Stiamo parlando di “Tutti giù per terra” di Manuel Nucci, una storia cupa in cui un abile intreccio di eventi passati e futuri fanno luce su una vicenda raccapricciante.
1
Dietro la porta verde
Mercoledì, 5 novembre 2003
Imponente come un monolite di manifattura ignota, silenzioso come la roccaforte di una civiltà perduta, l’orfanotrofio Sant’Eufemio dominava l’intera vallata.
Un muro di mattoni scalcinati lo cingeva proteggendolo dal placido assedio della natura.
Fitte querce si innalzavano e allungavano rami nodosi oltre le mura, del tutto indifferenti a ciò che doveva stare di dentro e ciò che doveva stare di fuori.
Era notte e il buio aveva una consistenza fuligginosa, densa, quasi tangibile.

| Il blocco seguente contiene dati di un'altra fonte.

===== src/flat_wrapper.sv =====
// flat-port wrapper written by rule: the top's interface ports become plain ports
module counter_step_decoder_flat 
#(
    parameter int unsigned WIDTH = 4,
    parameter int unsigned RUN_W = 4
)
  (clk, reset_n, bus_q_in, bus_q_valid, bus_step_evt, bus_dir_up, bus_hold_evt, bus_wrap_evt, bus_jump_evt, bus_jump_value, bus_run_len, bus_jump_cnt);
  counter_step_decoder_if #(.WIDTH(WIDTH), .RUN_W(RUN_W)) bus_i ();
  input  logic clk;
  input  logic reset_n;
  input wire logic [$bits(bus_i.q_in)-1:0] bus_q_in;
  input wire logic [$bits(bus_i.q_valid)-1:0] bus_q_valid;
  output wire logic [$bits(bus_i.step_evt)-1:0] bus_step_evt;
  output wire logic [$bits(bus_i.dir_up)-1:0] bus_dir_up;
  output wire logic [$bits(bus_i.hold_evt)-1:0] bus_hold_evt;
  output wire logic [$bits(bus_i.wrap_evt)-1:0] bus_wrap_evt;
  output wire logic [$bits(bus_i.jump_evt)-1:0] bus_jump_evt;
  output wire logic [$bits(bus_i.jump_value)-1:0] bus_jump_value;
  output wire logic [$bits(bus_i.run_len)-1:0] bus_run_len;
  output wire logic [$bits(bus_i.jump_cnt)-1:0] bus_jump_cnt;
  assign bus_i.q_in = bus_q_in;
  assign bus_i.q_valid = bus_q_valid;
  assign bus_step_evt = bus_i.step_evt;
  assign bus_dir_up = bus_i.dir_up;
  assign bus_hold_evt = bus_i.hold_evt;
  assign bus_wrap_evt = bus_i.wrap_evt;
  assign bus_jump_evt = bus_i.jump_evt;
  assign bus_jump_value = bus_i.jump_value;
  assign bus_run_len = bus_i.run_len;
  assign bus_jump_cnt = bus_i.jump_cnt;
  counter_step_decoder #(.WIDTH(WIDTH), .RUN_W(RUN_W)) u_core (.clk(clk), .reset_n(reset_n), .bus(bus_i));
endmodule
**src/rtl/pipemem_stage.sv**
```systemverilog
// MEM stage of the 5-stage pipeline: data-memory access over a req/ack bus plus the MEM/WB register.
// Holds upstream stages with mem_stall while an access is outstanding; flags misalignment and timeout.
module pipemem_stage #(
   parameter int unsigned TIMEOUT = 16,
   parameter int unsigned CNT_W   = 5
) (
   input  logic        clock,
   input  logic        reset,
   input  logic        mwreg,
   input  logic        mm2reg,
   input  logic        mwmem,
   input  logic [31:0] malu,
   input  logic [31:0] mb,
   input  logic [4:0]  mrn,
   output logic        mem_stall,
   output logic        dmem_req,
   output logic        dmem_we,
   output logic [31:0] dmem_addr,
   output logic [31:0] dmem_wdata,
   input  logic [31:0] dmem_rdata,
   input  logic        dmem_ack,
   output logic        wwreg,
   output logic        wm2reg,
   output logic [31:0] walu,
   output logic [31:0] wmo,
   output logic [4:0]  wrn,
   output logic [1:0]  err_code
);

   typedef enum logic [1:0] {StIdle, StBusy, StDone} state_e;

   state_e             state_q, state_d;
   logic [CNT_W-1:0]   cnt_q, cnt_d;
   logic               req_q, req_d, we_q, we_d;
   logic [31:0]        addr_q, addr_d, wdata_q, wdata_d;
   logic [31:0]        data_q, data_d;
   logic               tout_q, tout_d;
   logic               wwreg_q, wwreg_d, wm2reg_q, wm2reg_d;
   logic [31:0]        walu_q, walu_d, wmo_q, wmo_d;
   logic [4:0]         wrn_q, wrn_d;
   logic [1:0]         err_q, err_d;
   logic               memop, aligned, timeout_hit;

   assign memop       = mm2reg | mwmem;
   assign aligned     = (malu[1:0] == 2'b00);
   assign timeout_hit = (TIMEOUT != 0) && (32'(cnt_q) == TIMEOUT - 1);

   always_comb begin
      state_d   = state_q;
      cnt_d     = cnt_q;
      req_d     = req_q;
      we_d      = we_q;
      addr_d    = addr_q;
      wdata_d   = wdata_q;
      data_d    = data_q;
      tout_d    = tout_q;
      wwreg_d   = wwreg_q;
      wm2reg_d  = wm2reg_q;
      walu_d    = walu_q;
      wmo_d     = wmo_q;
      wrn_d     = wrn_q;
      err_d     = err_q;
      mem_stall = 1'b0;
      unique case (state_q)
         StIdle: begin
            if (memop && aligned) begin
               mem_stall = 1'b1;
               req_d     = 1'b1;
               we_d      = mwmem;
               addr_d    = malu;
               wdata_d   = mb;
               cnt_d     = '0;
               state_d   = StBusy;
            end else begin
               // A misaligned memop is squashed: no write-back, error flagged.
               wwreg_d  = memop ? 1'b0 : mwreg;
               wm2reg_d = memop ? 1'b0 : mm2reg;
               walu_d   = malu;
               wmo_d    = '0;
               wrn_d    = mrn;
               err_d    = memop ? 2'b01 : 2'b00;
            end
         end
         StBusy: begin
            mem_stall = 1'b1;
            cnt_d     = cnt_q + CNT_W'(1);
            if (dmem_ack) begin
               req_d   = 1'b0;
               data_d  = mwmem ? 32'd0 : dmem_rdata;
               tout_d  = 1'b0;
               state_d = StDone;
            end else if (timeout_hit) begin
               req_d   = 1'b0;
               data_d  = '0;
               tout_d  = 1'b1;
               state_d = StDone;
            end
         end
         StDone: begin
            state_d = StIdle;
            walu_d  = malu;
            wrn_d   = mrn;
            if (tout_q) begin
               wwreg_d  = 1'b0;
               wm2reg_d = 1'b0;
               wmo_d    = '0;
               err_d    = 2'b10;
            end else begin
               wwreg_d  = mwreg;
               wm2reg_d = mm2reg;
               wmo_d    = data_q;
               err_d    = 2'b00;
            end
         end
         default: state_d = StIdle;
      endcase
   end

   always_ff @(posedge clock) begin
      if (reset) begin
         state_q  <= StIdle;
         cnt_q    <= '0;
         req_q    <= 1'b0;
         we_q     <= 1'b0;
         addr_q   <= '0;
         wdata_q  <= '0;
         data_q   <= '0;
         tout_q   <= 1'b0;
         wwreg_q  <= 1'b0;
         wm2reg_q <= 1'b0;
         walu_q   <= '0;
         wmo_q    <= '0;
         wrn_q    <= '0;
         err_q    <= '0;
      end else begin
         state_q  <= state_d;
         cnt_q    <= cnt_d;
         req_q    <= req_d;
         we_q     <= we_d;
         addr_q   <= addr_d;
         wdata_q  <= wdata_d;
         data_q   <= data_d;
         tout_q   <= tout_d;
         wwreg_q  <= wwreg_d;
         wm2reg_q <= wm2reg_d;
         walu_q   <= walu_d;
         wmo_q    <= wmo_d;
         wrn_q    <= wrn_d;
         err_q    <= err_d;
      end
   end

   assign dmem_req   = req_q;
   assign dmem_we    = we_q;
   assign dmem_addr  = addr_q;
   assign dmem_wdata = wdata_q;
   assign wwreg      = wwreg_q;
   assign wm2reg     = wm2reg_q;
   assign walu       = walu_q;
   assign wmo        = wmo_q;
   assign wrn        = wrn_q;
   assign err_code   = err_q;

endmodule
```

Nessuna luce proveniva dall’edificio mentre quella degli astri finiva imprigionata nei pesanti drappi di nubi che ingombravano il cielo e rischiaravano l’orizzonte. Di tanto in tanto le correnti permettevano al volto pallido della luna di mostrarsi e allora, per pochi attimi, la vallata si tingeva di argento come illuminata da una gigantesca strobosfera.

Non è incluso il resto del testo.